The Information Security Committee is responsible for the implementation and compliance of the security related to that information as identified in the Information Security Policy.
The Committee is expected to perform the following in order to meet its responsibilities:
- Coordinate the design and implementation of the Information Security Program with the Information Security Officer (GreyCastle).
- Coordinate and sponsor interdepartmental projects related to the implementation of Information Security at the University.
- Document and communicate the status of the Information Security Program to the President and Senior Staff.
- Review existing Information Security Policies, Standards, and Processes & Procedures to ensure that they meet regulatory requirements and current standards.

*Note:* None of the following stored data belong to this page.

// symbol position, same cycle as frame_pos_if
interface symbol_pos_if
    import nr_width_pkg::*;
();
    // high on first sample of each symbol
    logic                    sym_start;
    logic [sym_idx_w-1:0]    sym_idx;
    logic [sym_sample_w-1:0] sym_sample;

    modport src (output sym_start, sym_idx, sym_sample);
    modport dst (input sym_start, sym_idx, sym_sample);
endinterface

`default_nettype wire
$ cat src/frame_timer.sv
`timescale 1ns/1ps
`default_nettype none

module frame_timer
    import nr_frame_pkg::*, nr_width_pkg::*;
#(
    parameter int SLOT_SAMPLES = slot_samples_default
) (
    input  wire       clk,
    input  wire       rst,
    input  wire       align,
    frame_pos_if.src  pos
);

    localparam int SUBFRAME_SAMPLES = SLOT_SAMPLES * slots_per_subframe;
    localparam int FRAME_SAMPLES = SUBFRAME_SAMPLES * subframes_per_frame;
    localparam int SLOTS_PER_FRAME = slots_per_subframe * subframes_per_frame;

    // wrap values sized to each counter
    localparam logic [frame_sample_w-1:0] FRAME_LAST = frame_sample_w'(FRAME_SAMPLES - 1);
    localparam logic [subframe_sample_w-1:0] SUBFRAME_LAST =
        subframe_sample_w'(SUBFRAME_SAMPLES - 1);
    localparam logic [slot_sample_w-1:0] SLOT_LAST = slot_sample_w'(SLOT_SAMPLES - 1);
    localparam logic [slot_idx_w-1:0] SLOT_IDX_LAST = slot_idx_w'(SLOTS_PER_FRAME - 1);
    localparam logic [slot_idx_w-1:0] SLOT_IN_SUB_LAST = slot_idx_w'(slots_per_subframe - 1);
    localparam logic [subframe_idx_w-1:0] SUBFRAME_IDX_LAST =
        subframe_idx_w'(subframes_per_frame - 1);

    logic [frame_sample_w-1:0]    frame_sample;
    logic [subframe_sample_w-1:0] subframe_sample;
    logic [slot_sample_w-1:0]     slot_sample;
    logic [slot_idx_w-1:0]        slot_idx;
    // slot position inside the current subframe
    logic [slot_idx_w-1:0]        slot_in_sub;
    logic [subframe_idx_w-1:0]    subframe_idx;

    always_ff @(posedge clk) begin
        // align restarts the whole frame wherever we are
        if (rst || align) begin
            frame_sample    <= '0;
            subframe_sample <= '0;
            slot_sample     <= '0;
            slot_idx        <= '0;
            slot_in_sub     <= '0;
            subframe_idx    <= '0;
        end else begin
            frame_sample    <= (frame_sample == FRAME_LAST) ? '0 : frame_sample + 1'b1;
            subframe_sample <= (subframe_sample == SUBFRAME_LAST) ? '0
                             : subframe_sample + 1'b1;
            if (slot_sample == SLOT_LAST) begin
                slot_sample <= '0;
                slot_idx    <= (slot_idx == SLOT_IDX_LAST) ? '0 : slot_idx + 1'b1;
                // subframe index steps with the last slot of a subframe
                if (slot_in_sub == SLOT_IN_SUB_LAST) begin
                    slot_in_sub  <= '0;
                    subframe_idx <= (subframe_idx == SUBFRAME_IDX_LAST) ? '0
                                  : subframe_idx + 1'b1;
                end else begin
                    slot_in_sub <= slot_in_sub + 1'b1;
                end
            end else begin
                slot_sample <= slot_sample + 1'b1;
            end
        end
    end

    assign pos.frame_sample    = frame_sample;
    assign pos.subframe_sample = subframe_sample;
    assign pos.slot_sample     = slot_sample;
    assign pos.slot_idx        = slot_idx;
    assign pos.subframe_idx    = subframe_idx;

    // index and subframe counters kept in range across wraps
    a_slot_idx_range: assert property (
        @(posedge clk) disable iff (rst) slot_idx < SLOTS_PER_FRAME
    );
    a_subframe_sample_range: assert property (
        @(posedge clk) disable iff (rst) subframe_sample < SUBFRAME_SAMPLES
    );

endmodule

`default_nettype wire

$ cat src/marker_out.sv
`timescale 1ns/1ps
`default_nettype none

module marker_out
    import nr_width_pkg::*;
(
    input  wire                          clk,
    input  wire                          rst,
    input  wire                          align,
    frame_pos_if.dst                     pos,
    symbol_pos_if.dst                    sym,
    output logic                         locked,
    output logic                         frm_mrkr,
    output logic [frame_sample_w-1:0]    frm_sample_cnt,
    output logic                         sub_frame_mrkr,
    output logic [subframe_sample_w-1:0] sub_frame_sample_cnt,
    output logic [subframe_idx_w-1:0]    sub_frame_cnt,
    output logic                         slot_mrkr,
    output logic [slot_sample_w-1:0]     slot_sample_cnt,
    output logic [slot_idx_w-1:0]        slot_cnt,
    output logic                         sym_mrkr,
    output logic [sym_sample_w-1:0]      sym_sample_cnt,
    output logic [sym_idx_w-1:0]         sym_cnt
);

    // armed on the first align as the counters restart
    logic armed;

    always_ff @(posedge clk) begin
        if (rst) begin
            armed  <= 1'b0;
            locked <= 1'b0;
        end else begin
            if (align) begin
                armed <= 1'b1;
            end
            // lines up with the first marker
            locked <= armed;
        end
    end

    always_ff @(posedge clk) begin
        // quiet until aligned
        if (rst || !armed) begin
            frm_mrkr             <= 1'b0;
            frm_sample_cnt       <= '0;
            sub_frame_mrkr       <= 1'b0;
            sub_frame_sample_cnt <= '0;
            sub_frame_cnt        <= '0;
            slot_mrkr            <= 1'b0;
            slot_sample_cnt      <= '0;
            slot_cnt             <= '0;
            sym_mrkr             <= 1'b0;
            sym_sample_cnt       <= '0;
            sym_cnt              <= '0;
        end else begin
            // marker is the zero sample of each unit
            frm_mrkr             <= (pos.frame_sample == '0);
            frm_sample_cnt       <= pos.frame_sample;
            sub_frame_mrkr       <= (pos.subframe_sample == '0);
            sub_frame_sample_cnt <= pos.subframe_sample;
            sub_frame_cnt        <= pos.subframe_idx;
            slot_mrkr            <= (pos.slot_sample == '0);
            slot_sample_cnt      <= pos.slot_sample;
            slot_cnt             <= pos.slot_idx;
            sym_mrkr             <= sym.sym_start;
            sym_sample_cnt       <= sym.sym_sample;
            sym_cnt              <= sym.sym_idx;
        end
    end

    // frame start coincides with every lower boundary and symbol 0
    a_frame_nesting: assert property (
        @(posedge clk) disable iff (rst)
        frm_mrkr |-> (sub_frame_mrkr && slot_mrkr && sym_mrkr && sym_cnt == '0
                      && slot_cnt == '0 && sub_frame_cnt == '0)
    );

endmodule

`default_nettype wire

$ cat src/nr_timing_top.sv
`timescale 1ns/1ps
`default_nettype none

module nr_timing_top
    import nr_frame_pkg::*, nr_width_pkg::*;
#(
    parameter int SLOT_SAMPLES = slot_samples_default,
    parameter int SYM_FIRST    = sym_first_default,
    parameter int SYM_NORMAL   = sym_normal_default,
    parameter int SYM_EXT      = sym_ext_default
) (
    input  wire                          clk,
    input  wire                          rst,
    // external one pulse per second
    input  wire                          pps,
    // level, 1 selects extended cp
    input  wire                          ext_cp,
    output logic                         frm_mrkr,
    output logic [frame_sample_w-1:0]    frm_sample_cnt,
    output logic                         sub_frame_mrkr,
    output logic [subframe_sample_w-1:0] sub_frame_sample_cnt,
    output logic [subframe_idx_w-1:0]    sub_frame_cnt,
    output logic                         slot_mrkr,
    output logic [slot_sample_w-1:0]     slot_sample_cnt,
    output logic [slot_idx_w-1:0]        slot_cnt,
    output logic                         sym_mrkr,
    output logic [sym_sample_w-1:0]      sym_sample_cnt,
    output logic [sym_idx_w-1:0]         sym_cnt,
    output logic                         locked
);

    logic align;

    frame_pos_if  pos_if ();
    symbol_pos_if sym_if ();

    // strobe in, single cycle align out
    pps_sync u_pps_sync (
        .clk   (clk),
        .rst   (rst),
        .pps   (pps),
        .align (align)
    );

    frame_timer #(
        .SLOT_SAMPLES (SLOT_SAMPLES)
    ) u_frame_timer (
        .clk   (clk),
        .rst   (rst),
        .align (align),
        .pos   (pos_if.src)
    );

    symbol_timer #(
        .SLOT_SAMPLES (SLOT_SAMPLES),
        .SYM_FIRST    (SYM_FIRST),
        .SYM_NORMAL   (SYM_NORMAL),
        .SYM_EXT      (SYM_EXT)
    ) u_symbol_timer (
        .clk    (clk),
        .rst    (rst),
        .ext_cp (ext_cp),
        .pos    (pos_if.dst),
        .sym    (sym_if.src)
    );

    // registered outputs, one cycle behind the position
    marker_out u_marker_out (
        .clk                  (clk),
        .rst                  (rst),
        .align                (align),
        .pos                  (pos_if.dst),
        .sym                  (sym_if.dst),
        .locked               (locked),
        .frm_mrkr             (frm_mrkr),
        .frm_sample_cnt       (frm_sample_cnt),
        .sub_frame_mrkr       (sub_frame_mrkr),
        .sub_frame_sample_cnt (sub_frame_sample_cnt),
        .sub_frame_cnt        (sub_frame_cnt),
        .slot_mrkr            (slot_mrkr),
        .slot_sample_cnt      (slot_sample_cnt),
        .slot_cnt             (slot_cnt),
        .sym_mrkr             (sym_mrkr),
        .sym_sample_cnt       (sym_sample_cnt),
        .sym_cnt              (sym_cnt)
    );

endmodule

`default_nettype wire

$ cat src/pps_sync.sv
`timescale 1ns/1ps
`default_nettype none

module pps_sync (
    input  wire  clk,
    input  wire  rst,
    input  wire  pps,
    output logic align
);

    // two stage synchroniser for the async strobe
    logic pps_meta;
    logic pps_sync_q;
    // previous synchronised level for edge detect
    logic pps_prev;

    always_ff @(posedge clk) begin
        if (rst) begin
            pps_meta   <= 1'b0;
            pps_sync_q <= 1'b0;
            pps_prev   <= 1'b0;
            align      <= 1'b0;
        end else begin
            pps_meta   <= pps;
            pps_sync_q <= pps_meta;
            pps_prev   <= pps_sync_q;
            // rising edge only, registered so align is one clean cycle
            align      <= pps_sync_q & ~pps_prev;
        end
    end

    // a held strobe must not retrigger
    a_align_single: assert property (
        @(posedge clk) disable iff (rst) align |=> !align
    );

endmodule

`default_nettype wire

$ cat src/symbol_timer.sv
`timescale 1ns/1ps
`default_nettype none

module symbol_timer
    import nr_frame_pkg::*, nr_width_pkg::*;
#(
    parameter int SLOT_SAMPLES = slot_samples_default,
    parameter int SYM_FIRST    = sym_first_default,
    parameter int SYM_NORMAL   = sym_normal_default,
    parameter int SYM_EXT      = sym_ext_default
) (
    input  wire       clk,
    input  wire       rst,
    input  wire       ext_cp,
    frame_pos_if.dst  pos,
    symbol_pos_if.src sym
);

    localparam logic [slot_sample_w-1:0] FIRST_LEN = slot_sample_w'(SYM_FIRST);
    localparam logic [slot_sample_w-1:0] NORM_LEN = slot_sample_w'(SYM_NORMAL);
    localparam logic [slot_sample_w-1:0] EXT_LEN = slot_sample_w'(SYM_EXT);
    localparam logic [sym_idx_w-1:0] LAST_NORM = sym_idx_w'(syms_normal - 1);
    localparam logic [sym_idx_w-1:0] LAST_EXT = sym_idx_w'(syms_ext - 1);

    // symbol grid must fit inside one slot
    if (SYM_FIRST + (syms_normal - 1) * SYM_NORMAL > SLOT_SAMPLES) begin : g_bad_normal
        $error("normal cp symbols overrun the slot");
    end
    if (syms_ext * SYM_EXT > SLOT_SAMPLES) begin : g_bad_ext
        $error("extended cp symbols overrun the slot");
    end

    // cp mode latched at slot start
    logic                     ext_q;
    // slot sample where the next symbol begins
    logic [slot_sample_w-1:0] bound_q;
    logic [sym_idx_w-1:0]     sym_idx_q;
    logic [sym_sample_w-1:0]  sym_sample_q;

    logic                     slot_start;
    logic                     mode_now;
    logic                     hit;
    logic [sym_idx_w-1:0]     last_idx;
    logic                     sym_start_c;
    logic [sym_idx_w-1:0]     sym_idx_c;
    logic [sym_sample_w-1:0]  sym_sample_c;

    always_comb begin
        slot_start = (pos.slot_sample == '0);
        // new mode applies from this slot start onward
        mode_now = slot_start ? ext_cp : ext_q;
        last_idx = ext_q ? LAST_EXT : LAST_NORM;
        // leftover samples after the last boundary stay in the last symbol
        hit = !slot_start && (pos.slot_sample == bound_q) && (sym_idx_q < last_idx);
        sym_start_c = slot_start || hit;
        if (slot_start) begin
            sym_idx_c = '0;
        end else if (hit) begin
            sym_idx_c = sym_idx_q + 1'b1;
        end else begin
            sym_idx_c = sym_idx_q;
        end
        sym_sample_c = sym_start_c ? '0 : sym_sample_q + 1'b1;
    end

    always_ff @(posedge clk) begin
        if (rst) begin
            ext_q        <= 1'b0;
            bound_q      <= '0;
            sym_idx_q    <= '0;
            sym_sample_q <= '0;
        end else begin
            ext_q        <= mode_now;
            sym_idx_q    <= sym_idx_c;
            sym_sample_q <= sym_sample_c;
            if (slot_start) begin
                bound_q <= ext_cp ? EXT_LEN : FIRST_LEN;
            end else if (hit) begin
                bound_q <= bound_q + (ext_q ? EXT_LEN : NORM_LEN);
            end
        end
    end

    // zero latency, straight onto the interface
    assign sym.sym_start  = sym_start_c;
    assign sym.sym_idx    = sym_idx_c;
    assign sym.sym_sample = sym_sample_c;

    a_sym_idx_limit: assert property (
        @(posedge clk) disable iff (rst)
        sym_idx_c < (mode_now ? syms_ext : syms_normal)
    );

endmodule

`default_nettype wire
`src/hw/line_window_settings.svh`:
```
`ifndef LINE_WINDOW_SETTINGS_SVH
`define LINE_WINDOW_SETTINGS_SVH

// Pixel width in bits
`define LW_PIX_W 8

// Pixels per line in a deliberately short frame
`define LW_LINE_DEPTH 8

// Current line plus sixteen buffered lines make one column
`define LW_ROWS 17

// Reciprocal of the row count in 16-bit fixed point (65536/17)
`define LW_RECIP 3855

// Column sum width that holds 17 * 255
`define LW_SUM_W 13

`endif
```
`src/hw/line_window_pkg.sv`:
```
`default_nettype none

`include "line_window_settings.svh"

package line_window_pkg;

    // One pixel of the raster stream
    typedef logic [`LW_PIX_W-1:0] pixel_t;

    // Sum over one full column
    typedef logic [`LW_SUM_W-1:0] col_sum_t;

    // Column taps where index k is the pixel k lines back
    typedef pixel_t tap_array_t [`LW_ROWS];

endpackage

`default_nettype wire

```
`src/hw/column_filter_top.sv`:
```
`default_nettype none
`timescale 1ns/10ps

`include "line_window_settings.svh"

module column_filter_top
    import line_window_pkg::*;
#(
    parameter int DEPTH = `LW_LINE_DEPTH
) (
    input  wire    clk,
    input  wire    rst,
    input  pixel_t data_i,
    input  wire    done_i,
    output pixel_t pixel_o,
    output logic   done_o
);

    tap_array_t taps;
    logic       taps_done;
    col_sum_t   col_sum;
    logic       sum_done;

    // Line buffers forming the 17-row column
    window_prep #(
        .DEPTH (DEPTH)
    ) u_window_prep (
        .clk    (clk),
        .rst    (rst),
        .data_i (data_i),
        .done_i (done_i),
        .taps_o (taps),
        .done_o (taps_done)
    );

    // Five cycles of adder tree
    column_adder u_column_adder (
        .clk    (clk),
        .rst    (rst),
        .taps_i (taps),
        .done_i (taps_done),
        .sum_o  (col_sum),
        .done_o (sum_done)
    );

    column_scale u_column_scale (
        .clk     (clk),
        .rst     (rst),
        .sum_i   (col_sum),
        .done_i  (sum_done),
        .pixel_o (pixel_o),
        .done_o  (done_o)
    );

endmodule

`default_nettype wire

```
`src/hw/column_scale.sv`:
```
`default_nettype none
`timescale 1ns/10ps

`include "line_window_settings.svh"

module column_scale
    import line_window_pkg::*;
(
    input  wire      clk,
    input  wire      rst,
    input  col_sum_t sum_i,
    input  wire      done_i,
    output pixel_t   pixel_o,
    output logic     done_o
);

    localparam int RECIP_W = $clog2(`LW_RECIP + 1);
    localparam int PROD_W  = `LW_SUM_W + RECIP_W;
    localparam int SHIFT   = 16;
    localparam int OUT_HI  = SHIFT + `LW_PIX_W - 1;

    localparam logic [RECIP_W-1:0] RECIP = RECIP_W'(`LW_RECIP);

    logic [PROD_W-1:0] product;
    pixel_t            pixel_q;
    logic              done_q;

    // Multiply by 1/17 in fixed point and take the integer byte
    assign product = sum_i * RECIP;

    always_ff @(posedge clk or posedge rst) begin
        if (rst) begin
            pixel_q <= '0;
            done_q  <= 1'b0;
        end else begin
            pixel_q <= product[OUT_HI:SHIFT];
            done_q  <= done_i;
        end
    end

    assign pixel_o = pixel_q;
    assign done_o  = done_q;

    // Holds only while the incoming sum stays within one column of full pixels
    a_no_overflow : assert property (
        @(posedge clk) disable iff (rst)
        product[PROD_W-1:OUT_HI+1] == '0
    );

endmodule

`default_nettype wire

```
`src/hw/column_adder.sv`:
```
`default_nettype none
`timescale 1ns/10ps

`include "line_window_settings.svh"

module column_adder
    import line_window_pkg::*;
(
    input  wire        clk,
    input  wire        rst,
    input  tap_array_t taps_i,
    input  wire        done_i,
    output col_sum_t   sum_o,
    output logic       done_o
);

    // Operand count at each level of the tree
    localparam int N0 = `LW_ROWS;
    localparam int N1 = (N0 + 1) / 2;
    localparam int N2 = (N1 + 1) / 2;
    localparam int N3 = (N2 + 1) / 2;
    localparam int N4 = (N3 + 1) / 2;
    localparam int LEVELS = 5;

    localparam col_sum_t MAX_SUM = col_sum_t'(`LW_ROWS * ((1 << `LW_PIX_W) - 1));

    col_sum_t lvl1 [N1];
    col_sum_t lvl2 [N2];
    col_sum_t lvl3 [N3];
    col_sum_t lvl4 [N4];
    col_sum_t sum_q;

    logic [LEVELS-1:0] done_sr;

    always_ff @(posedge clk or posedge rst) begin
        if (rst) begin
            for (int i = 0; i < N1; i++) begin
                lvl1[i] <= '0;
            end
            for (int i = 0; i < N2; i++) begin
                lvl2[i] <= '0;
            end
            for (int i = 0; i < N3; i++) begin
                lvl3[i] <= '0;
            end
            for (int i = 0; i < N4; i++) begin
                lvl4[i] <= '0;
            end
            sum_q <= '0;
        end else begin
            // Widen the pixels on the way into the first level
            for (int i = 0; i < N1; i++) begin
                if (2 * i + 1 < N0) begin
                    lvl1[i] <= col_sum_t'(taps_i[2*i]) + col_sum_t'(taps_i[2*i+1]);
                end else begin
                    lvl1[i] <= col_sum_t'(taps_i[2*i]);   // Odd tap passes through
                end
            end
            for (int i = 0; i < N2; i++) begin
                if (2 * i + 1 < N1) begin
                    lvl2[i] <= lvl1[2*i] + lvl1[2*i+1];
                end else begin
                    lvl2[i] <= lvl1[2*i];
                end
            end
            for (int i = 0; i < N3; i++) begin
                if (2 * i + 1 < N2) begin
                    lvl3[i] <= lvl2[2*i] + lvl2[2*i+1];
                end else begin
                    lvl3[i] <= lvl2[2*i];
                end
            end
            for (int i = 0; i < N4; i++) begin
                if (2 * i + 1 < N3) begin
                    lvl4[i] <= lvl3[2*i] + lvl3[2*i+1];
                end else begin
                    lvl4[i] <= lvl3[2*i];
                end
            end
            sum_q <= lvl4[0] + lvl4[1];
        end
    end

    // Done rides alongside the tree
    always_ff @(posedge clk or posedge rst) begin
        if (rst) begin
            done_sr <= '0;
        end else begin
            done_sr <= {done_sr[LEVELS-2:0], done_i};
        end
    end

    assign sum_o  = sum_q;
    assign done_o = done_sr[LEVELS-1];

    // A larger sum means the tree dropped or doubled an operand
    a_sum_range : assert property (
        @(posedge clk) disable iff (rst)
        sum_o <= MAX_SUM
    );

endmodule

`default_nettype wire

```
`src/hw/window_prep.sv`:
```
`default_nettype none
`timescale 1ns/10ps

`include "line_window_settings.svh"

module window_prep
    import line_window_pkg::*;
#(
    parameter int DEPTH = `LW_LINE_DEPTH
) (
    input  wire        clk,
    input  wire        rst,
    input  pixel_t     data_i,
    input  wire        done_i,
    output tap_array_t taps_o,
    output logic       done_o
);

    localparam int CNT_W   = $clog2(DEPTH + 1);
    localparam int N_LINES = `LW_ROWS - 1;

    logic [CNT_W-1:0] ext_cnt;
    logic             done_ext;
    logic             chain_done_in;

    tap_array_t       chain_data;
    logic [N_LINES:0] chain_done;

    // Stretch done so it covers the flush of a full line plus one
    always_ff @(posedge clk or posedge rst) begin
        if (rst) begin
            ext_cnt  <= '0;
            done_ext <= 1'b0;
        end else if (done_i) begin
            ext_cnt  <= '0;            // Restart on a new pulse
            done_ext <= 1'b1;
        end else if (done_ext && ext_cnt < DEPTH) begin
            ext_cnt  <= ext_cnt + 1'b1;
            done_ext <= 1'b1;
        end else begin
            ext_cnt  <= '0;
            done_ext <= 1'b0;
        end
    end

    assign chain_done_in = done_i | done_ext;

    // Head of the chain is the live pixel
    assign chain_data[0] = data_i;
    assign chain_done[0] = chain_done_in;

    for (genvar i = 0; i < N_LINES; i++) begin : gen_lines
        line_buffer #(
            .DEPTH (DEPTH)
        ) u_line_buffer (
            .clk    (clk),
            .rst    (rst),
            .data_i (chain_data[i]),
            .done_i (chain_done[i]),
            .data_o (chain_data[i+1]),
            .done_o (chain_done[i+1])
        );
    end

    assign taps_o = chain_data;
    assign done_o = chain_done[N_LINES];   // Last line flushed

    a_cnt_bound : assert property (
        @(posedge clk) disable iff (rst)
        ext_cnt <= CNT_W'(DEPTH)
    );

endmodule

`default_nettype wire

```
`src/hw/line_buffer.sv`:
```
`default_nettype none
`timescale 1ns/10ps

`include "line_window_settings.svh"

module line_buffer
    import line_window_pkg::*;
#(
    parameter int DEPTH = `LW_LINE_DEPTH
) (
    input  wire    clk,
    input  wire    rst,
    input  pixel_t data_i,
    input  wire    done_i,
    output pixel_t data_o,
    output logic   done_o
);

    pixel_t             data_sr [DEPTH];
    logic   [DEPTH-1:0] done_sr;

    // One line of delay with the done flag travelling beside the pixels
    always_ff @(posedge clk or posedge rst) begin
        if (rst) begin
            for (int i = 0; i < DEPTH; i++) begin
                data_sr[i] <= '0;
            end
            done_sr <= '0;
        end else begin
            data_sr[0] <= data_i;
            for (int i = 1; i < DEPTH; i++) begin
                data_sr[i] <= data_sr[i-1];
            end
            done_sr <= {done_sr[DEPTH-2:0], done_i};
        end
    end

    assign data_o = data_sr[DEPTH-1];
    assign done_o = done_sr[DEPTH-1];

    // An X on done here would spread down the chain to done_o at the top
    a_done_known : assert property (
        @(posedge clk) disable iff (rst)
        !$isunknown(done_o)
    );

endmodule

`default_nettype wire

```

- Document and provide reporting to various regulatory agencies to identify compliance.
- Sponsor and champion changes or updates to the Information Security Policy through the University's approved processes.
- Approve changes to Information Security Standards and Processes & Procedures in order to comply with the University's Policy.
- Review and approve exceptions to Information Security Policies, Standards, and Processes & Procedures
- Ensure compliance with Information Security Policies, Standards, and Processes & Procedures in their organizational hierarchy.
- Ensure regulatory and university required training is completed for their organizational hierarchy.
Committee Members are assigned by Senior Staff and represent the primary owners and stakeholders of risk‐based Information at the University. Initial members are proposed as the following:
- Director of Financial Aid (Representing: Admissions, Financial Aid)
- Director of Human Resources (Representing: Human Resources, NCPR/WSLU)
- Associate Vice President of Finance (Representing: Finance, Business Office, Purchasing, Bookstore, Contracted Services, Risk, Student Financial Services)
- Director of IT Infrastructure and Applications (Representing: Information Technology, Library)
- Assistant Vice President for Safety & Security and Emergency Management (Representing: Campus Safety and Security, Dining Services, Health, Residence Life)
- Executive Director of Advancement Operations (Representing: Giving, Donor Relations, Gifts)
- Associate Dean for Academic Administration & University Registrar (Representing: Registrar, Faculty/Academic Departments/Academic Support)
- Assistant Director for Athletics (Representing: Athletics)
- Faculty Member (Representing: Faculty, nominated by Faculty Council)
The Associate Vice President of Finance will act as the committee chair. The Director of IT Infrastructure and Applications will serve as the Vice‐Chair.
The committee will meet at least every semester (3 times a year) to review the state of compliance and for high‐level planning purposes.
Ad hoc meetings will need to be scheduled to review risk and decide upon any exceptions to policies or standards.